ABSTRACT

However, there is another element revealed in Mishima’s Sun and Steel that concerns me even more: the repression of the erotic elements of the constitutively erotic drive toward death, or, its subordination to an ontological yet thoroughly politicized, mythic, community of the same. The result is that for Mishima desire lost its potential for free-flow to become fixed in a specific articulation at this point. This is the perverse formula of “you shall experience jouissance in this fashion,” an articulation that moreover was avowedly ideologically fascist in spite of its political impossibility given the social context of its emergence, dissemination, and expression.
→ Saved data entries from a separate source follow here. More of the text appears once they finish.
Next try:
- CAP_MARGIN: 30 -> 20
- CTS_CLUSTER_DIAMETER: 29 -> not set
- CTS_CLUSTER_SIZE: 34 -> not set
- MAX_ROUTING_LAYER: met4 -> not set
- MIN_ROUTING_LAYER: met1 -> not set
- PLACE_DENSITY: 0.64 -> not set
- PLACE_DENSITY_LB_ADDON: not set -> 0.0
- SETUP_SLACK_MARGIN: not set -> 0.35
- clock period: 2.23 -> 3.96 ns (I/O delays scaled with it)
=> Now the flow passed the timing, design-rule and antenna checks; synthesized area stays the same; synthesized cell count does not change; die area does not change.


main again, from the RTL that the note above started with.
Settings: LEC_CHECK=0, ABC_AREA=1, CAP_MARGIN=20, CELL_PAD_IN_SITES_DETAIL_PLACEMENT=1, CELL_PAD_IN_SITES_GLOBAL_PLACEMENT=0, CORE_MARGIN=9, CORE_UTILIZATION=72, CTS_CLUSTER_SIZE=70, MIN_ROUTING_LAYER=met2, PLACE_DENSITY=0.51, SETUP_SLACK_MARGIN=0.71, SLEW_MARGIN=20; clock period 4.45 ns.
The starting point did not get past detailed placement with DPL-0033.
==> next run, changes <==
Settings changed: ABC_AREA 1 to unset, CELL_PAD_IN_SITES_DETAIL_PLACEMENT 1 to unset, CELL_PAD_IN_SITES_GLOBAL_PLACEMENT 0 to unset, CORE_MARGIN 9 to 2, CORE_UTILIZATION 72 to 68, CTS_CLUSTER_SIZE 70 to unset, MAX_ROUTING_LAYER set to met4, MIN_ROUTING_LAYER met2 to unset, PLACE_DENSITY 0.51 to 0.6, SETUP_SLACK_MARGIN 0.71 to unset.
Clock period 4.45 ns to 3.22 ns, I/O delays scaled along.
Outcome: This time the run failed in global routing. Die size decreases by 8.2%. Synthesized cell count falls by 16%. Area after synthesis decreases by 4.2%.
Matsumoto pointed out the obvious: in spite of the “subjective” nature of Mishima’s literary resurrection of the emperor and endorsement of neo-fascism, literature can and frequently does, have social and political impact.1 Moreover, his non-fictional essays certainly circulated as political documents, even if they were met primarily with ridicule. Before his suicide Mishima wrote a quasi-political manifesto explaining the Shield Society’s objectives; he also wrote several articles explicating his now apparently politicized ideals (such as his “Bunka bdei ron”). In these texts, and in Mishima’s Sun and Steel, unlike in Patriotism, the (constitutively) erotic drive toward death (the Real) is subordinated to a sort of politics. Sun and Steel appears to describe objectively the process of the first-person narrator’s search for an authentic selfhood (in relation to, first, the other and finally, the Other) and a way to experience “authenticity” (to apprehend the Other) that led Mishima to the conclusion that it is only in death that authenticity can be experienced. (The sun, of course, must also be understood to be a metaphor for the emperor and the nation-state Japan.) The problem, which Mishima also clearly understood, was that actual apprehension of the Real meant the actual (real, biological) annihilation of the experiential subject. Sun and Steel, moreover, abruptly loses its analytic focus and intellectual rigor, to end in a romantic postulation of a thoroughly homosocial, but here not explicitly homosexual brotherhood of warriors as the only context into which the individual subject can be diffused and therefore fulfilled in death.